Either activity or activity['object'] is a string and not a dictionary as you expect. Print data and check.
I am trying to read key-value pairs from an already existing shelf to create a new class object with a updated field and write that class object to a new shelf.
My class object : SongDetails
This is the procedure which fails:
def updateShelfWithTabBody(shelfFileName, newShelfFileName):
"""this function updates songDetails with
html body i.e. just the part that contains lyrics and
chords in the tab """
#read all songDetails
shelf = shelve.open(shelfFileName)
listOfKeys = shelf.keys()
#create new songDetails object
temporaryShelfObject = SongDetails.SongDetails()
#iterate over list of keys
for key in listOfKeys:
#print "name:"+shelf[key].name
#fill details from temporaryShelfObject
temporaryShelfObject.name = shelf[key].name
temporaryShelfObject.tabHtmlPageContent = shelf[key].tabHtmlPageContent
#add new detail information
htmlPageContent = shelf[key].tabHtmlPageContent
temporaryShelfObject.htmlBodyContent = extractDataFromDocument.fetchTabBody(htmlPageContent)
#write SongDetails back to shelf
writeSongDetails.writeSongDetails(temporaryShelfObject, newShelfFileName)
Definitions for functions used in above code:
def fetchTabBody(page_contents):
soup = BeautifulSoup(page_contents)
HtmlBody = ""
try:
#The lyrics and chords of song are contained in div with id = "cont"
#Note: This assumtption is specific to ultimate-guitar.com
HtmlBody = soup.html.body.find("div",{"id":"cont"})
except:
print "Error: ",sys.exc_info()[0]
return HtmlBody
def writeSongDetails(songDetails, shelfFileName):
shelf = shelve.open(shelfFileName)
songDetails.name = str(songDetails.name).strip(' ')
shelf[songDetails.name] = songDetails
shelf.close()
SongDetails class:
class SongDetails:
name = ""
tabHtmlPageContent = ""
genre = ""
year = ""
artist = ""
chordsAndLyrics = ""
htmlBodyContent = ""
scale = ""
chordsUsed = []
This is the error that I get:
Traceback (most recent call last):
File "/l/nx/user/ndhande/Independent_Study_Project_Git/Crawler/updateSongDetailsShelfWithNewAttributes.py", line 69, in <module>
updateShelfWithTabBody(shelfFileName, newShelfFileName)
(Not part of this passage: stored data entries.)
===== config.mk =====
export PLATFORM = sky130hd
export DESIGN_NAME = led_driver_rx
export DESIGN_NICKNAME = d
export VERILOG_FILES = /design/src/rtl/led_driver_rx.sv
export SDC_FILE = /design/constraint.sdc
export NUM_CORES = 1
export LEC_CHECK = 0
export ABC_CLOCK_PERIOD_IN_PS = 7200
export CAP_MARGIN = 20
export CORE_MARGIN = 10
export CORE_UTILIZATION = 60
export DETAILED_ROUTE_END_ITERATION = 10
export HOLD_SLACK_MARGIN = 0.05
export PLACE_DENSITY = 0.82
export SLEW_MARGIN = 20
export SYNTH_ARGS = -nofsm -noshare
export SYNTH_HDL_FRONTEND = slang
export SYNTH_SLANG_ARGS = --single-unit

===== constraint.sdc =====
create_clock -name clock -period 7.2 [get_ports clock]
set_clock_uncertainty 0.1 [all_clocks]
set_input_delay 2.16 -clock clock [delete_from_list [all_inputs] [get_ports clock]]
set_output_delay 2.16 -clock clock [all_outputs]
set_load 0.01 [all_outputs]
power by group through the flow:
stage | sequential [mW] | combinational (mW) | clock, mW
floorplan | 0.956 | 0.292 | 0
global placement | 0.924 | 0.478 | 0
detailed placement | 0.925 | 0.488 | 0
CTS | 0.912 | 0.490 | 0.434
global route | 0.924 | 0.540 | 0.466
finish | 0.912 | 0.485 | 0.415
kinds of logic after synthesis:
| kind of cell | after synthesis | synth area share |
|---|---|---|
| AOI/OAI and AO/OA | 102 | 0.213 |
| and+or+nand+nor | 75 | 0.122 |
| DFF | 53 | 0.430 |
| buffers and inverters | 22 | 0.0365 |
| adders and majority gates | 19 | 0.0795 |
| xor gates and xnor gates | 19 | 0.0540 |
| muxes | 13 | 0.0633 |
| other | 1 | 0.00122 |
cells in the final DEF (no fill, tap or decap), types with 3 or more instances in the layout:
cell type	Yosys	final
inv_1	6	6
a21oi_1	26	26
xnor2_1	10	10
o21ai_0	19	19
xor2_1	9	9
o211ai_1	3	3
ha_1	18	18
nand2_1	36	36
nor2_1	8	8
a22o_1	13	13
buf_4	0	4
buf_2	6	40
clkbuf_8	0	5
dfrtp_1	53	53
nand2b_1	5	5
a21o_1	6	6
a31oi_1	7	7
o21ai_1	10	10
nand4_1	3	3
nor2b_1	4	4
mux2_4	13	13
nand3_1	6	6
## config.mk

```make
export PLATFORM = sky130hd
export DESIGN_NAME = digits_to_score
export DESIGN_NICKNAME = d
export VERILOG_FILES = /design/src/rtl/digits_to_score.sv
export SDC_FILE = /design/constraint.sdc
export NUM_CORES = 1
export LEC_CHECK = 0
export ABC_AREA = 1
export CORE_MARGIN = 5
export CORE_UTILIZATION = 35
export DETAILED_ROUTE_END_ITERATION = 16
export SYNTH_ARGS = -nofsm -noshare
export SYNTH_HDL_FRONTEND = slang
export SYNTH_SLANG_ARGS = --single-unit
```

## constraint.sdc

```tcl
create_clock -name clock -period 5.7 [get_ports clock]
set_input_delay 0.855 -clock clock [delete_from_list [all_inputs] [get_ports clock]]
set_output_delay 0.855 -clock clock [all_outputs]
set_load 0.05 [all_outputs]
```
### src/rtl/filtered_uart_tx_if.sv
// Bus between the filter/controller side and the serial transmitter.
// master: the side that produces samples and control (controller or bench).
// slave : the transmitter itself.
interface filtered_uart_tx_if;
    logic        CLK_Filter;
    logic [19:0] Out_RED_Filtered;
    logic [19:0] Out_IR_Filtered;
    logic        Enable;
    logic        Clear_Overrun;
    logic        TX;
    logic        Busy;
    logic        Overrun;

    modport master (
        output CLK_Filter,
        output Out_RED_Filtered,
        output Out_IR_Filtered,
        output Enable,
        output Clear_Overrun,
        input  TX,
        input  Busy,
        input  Overrun
    );

    modport slave (
        input  CLK_Filter,
        input  Out_RED_Filtered,
        input  Out_IR_Filtered,
        input  Enable,
        input  Clear_Overrun,
        output TX,
        output Busy,
        output Overrun
    );
endinterface
`src/rtl/avalon_debug_log_reader.sv`:
```
// Avalon-MM poller for a packed debug-trace word. Each poll computes how many
// events are new since the previous poll and replays them, oldest first,
// through a show-ahead FIFO with a valid/ready output.
module avalon_debug_log_reader #(
  parameter int POLL_INTERVAL = 16,
  parameter int FIFO_DEPTH    = 8
) (
  input  logic        clock,
  input  logic        reset,
  input  logic        io_enable,
  output logic        io_Avalon_address,
  output logic        io_Avalon_read,
  input  logic [63:0] io_Avalon_readdata,
  output logic        io_Avalon_write,
  output logic [63:0] io_Avalon_writedata,
  input  logic        io_Avalon_waitrequest,
  output logic        io_out_valid,
  input  logic        io_out_ready,
  output logic [4:0]  io_out_bits_info,
  output logic [7:0]  io_out_bits_seq,
  output logic        io_out_bits_lost,
  output logic [15:0] io_lostCount
);

  localparam int PTR_W = $clog2(FIFO_DEPTH);
  localparam int CNT_W = PTR_W + 1;
  localparam int TMR_W = $clog2(POLL_INTERVAL + 1);

  typedef enum logic [1:0] {
    ST_IDLE   = 2'd0,
    ST_READ   = 2'd1,
    ST_UNPACK = 2'd2
  } state_t;

  // Saturating accumulate of dropped events.
  function automatic logic [15:0] sat_add16(input logic [15:0] a, input logic [7:0] b);
    logic [16:0] s;
    s = {1'b0, a} + {9'd0, b};
    return s[16] ? 16'hFFFF : s[15:0];
  endfunction

  state_t           state_q;
  logic [TMR_W-1:0] tmr_q;
  logic             read_q;
  logic [63:0]      word_q;
  logic [7:0]       last_q;
  logic [2:0]       k_q;
  logic             lost_pend_q;
  logic [15:0]      lost_cnt_q;

  logic [13:0]      mem_q [FIFO_DEPTH];
  logic [PTR_W-1:0] wr_ptr_q;
  logic [PTR_W-1:0] rd_ptr_q;
  logic [CNT_W-1:0] count_q;
  logic [CNT_W-1:0] count_d;

  logic        accept;
  logic [7:0]  s_new;
  logic [7:0]  delta;
  logic        push;
  logic        pop;
  logic [13:0] push_entry;
  logic [13:0] head;

  assign accept = read_q && !io_Avalon_waitrequest;
  assign s_new  = io_Avalon_readdata[63:56];
  assign delta  = s_new - last_q;

  // Push decision uses the pre-pop count, so a full FIFO never pushes even
  // when it is being popped in the same cycle.
  assign push = (state_q == ST_UNPACK) && (count_q < CNT_W'(FIFO_DEPTH));
  assign pop  = (count_q != '0) && io_out_ready;

  // Entry layout: {lost, seq[7:0], info[4:0]}; byte k of the word is event S-k.
  assign push_entry = {lost_pend_q, word_q[63:56] - {5'd0, k_q}, word_q[{k_q, 3'b000} +: 5]};

  // Poll FSM: interval timer, Avalon read handshake and batch unpacking.
  always_ff @(posedge clock) begin
    if (reset) begin
      state_q     <= ST_IDLE;
      tmr_q       <= TMR_W'(POLL_INTERVAL);
      read_q      <= 1'b0;
      last_q      <= 8'd0;
      k_q         <= 3'd0;
      lost_pend_q <= 1'b0;
      lost_cnt_q  <= 16'd0;
    end else begin
      case (state_q)
        ST_IDLE: begin
          if (tmr_q != '0) begin
            tmr_q <= tmr_q - TMR_W'(1);
          end else if (io_enable) begin
            state_q <= ST_READ;
            read_q  <= 1'b1;
          end
        end
        ST_READ: begin
          if (accept) begin
            read_q <= 1'b0;
            word_q <= io_Avalon_readdata;
            last_q <= s_new;
            if (delta == 8'd0) begin
              state_q <= ST_IDLE;
              tmr_q   <= TMR_W'(POLL_INTERVAL);
            end else begin
              state_q     <= ST_UNPACK;
              k_q         <= (delta > 8'd7) ? 3'd6 : (delta[2:0] - 3'd1);
              lost_pend_q <= (delta > 8'd7);
              if (delta > 8'd7) begin
                lost_cnt_q <= sat_add16(lost_cnt_q, delta - 8'd7);
              end
            end
          end
        end
        ST_UNPACK: begin
          if (push) begin
            lost_pend_q <= 1'b0;
            if (k_q == 3'd0) begin
              state_q <= ST_IDLE;
              tmr_q   <= TMR_W'(POLL_INTERVAL);
            end else begin
              k_q <= k_q - 3'd1;
            end
          end
        end
        default: begin
          state_q <= ST_IDLE;
          tmr_q   <= TMR_W'(POLL_INTERVAL);
          read_q  <= 1'b0;
        end
      endcase
    end
  end

  // Occupancy after this cycle's push and pop.
  always_comb begin
    count_d = count_q;
    case ({push, pop})
      2'b10:   count_d = count_q + CNT_W'(1);
      2'b01:   count_d = count_q - CNT_W'(1);
      default: count_d = count_q;
    endcase
  end

  // FIFO pointers and occupancy.
  always_ff @(posedge clock) begin
    if (reset) begin
      wr_ptr_q <= '0;
      rd_ptr_q <= '0;
      count_q  <= '0;
    end else begin
      if (push) wr_ptr_q <= wr_ptr_q + PTR_W'(1);
      if (pop)  rd_ptr_q <= rd_ptr_q + PTR_W'(1);
      count_q <= count_d;
    end
  end

  // FIFO storage; contents are only visible through the valid-gated head.
  always_ff @(posedge clock) begin
    if (push && !reset) mem_q[wr_ptr_q] <= push_entry;
  end

  assign head = mem_q[rd_ptr_q];

  assign io_out_valid     = (count_q != '0);
  assign io_out_bits_info = io_out_valid ? head[4:0]  : 5'd0;
  assign io_out_bits_seq  = io_out_valid ? head[12:5] : 8'd0;
  assign io_out_bits_lost = io_out_valid ? head[13]   : 1'b0;
  assign io_lostCount     = lost_cnt_q;

  assign io_Avalon_read      = read_q;
  assign io_Avalon_address   = 1'b0;
  assign io_Avalon_write     = 1'b0;
  assign io_Avalon_writedata = 64'd0;

endmodule

```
File "/l/nx/user/ndhande/Independent_Study_Project_Git/Crawler/updateSongDetailsShelfWithNewAttributes.py", line 38, in updateShelfWithTabBody
writeSongDetails.writeSongDetails(temporaryShelfObject, newShelfFileName)
File "/home/nx/user/ndhande/Independent_Study_Project_Git/Crawler/writeSongDetails.py", line 7, in writeSongDetails
shelf[songDetails.name] = songDetails
File "/usr/lib64/python2.6/shelve.py", line 132, in __setitem__
p.dump(value)
File "/usr/lib64/python2.6/copy_reg.py", line 71, in _reduce_ex
state = base(self)
File "/u/ndhande/.local/lib/python2.6/site-packages/BeautifulSoup.py", line 476, in __unicode__
return str(self).decode(DEFAULT_OUTPUT_ENCODING)
**RuntimeError: maximum recursion depth exceeded**
I couldn't find any reason why I'm getting this error even though there is no explicit recursive call in my code. I have seen this error in other stackoverflow posts, but they did have recursive calls in their case.
str(self) calls __str__ or calls __unicode__ calls str(self).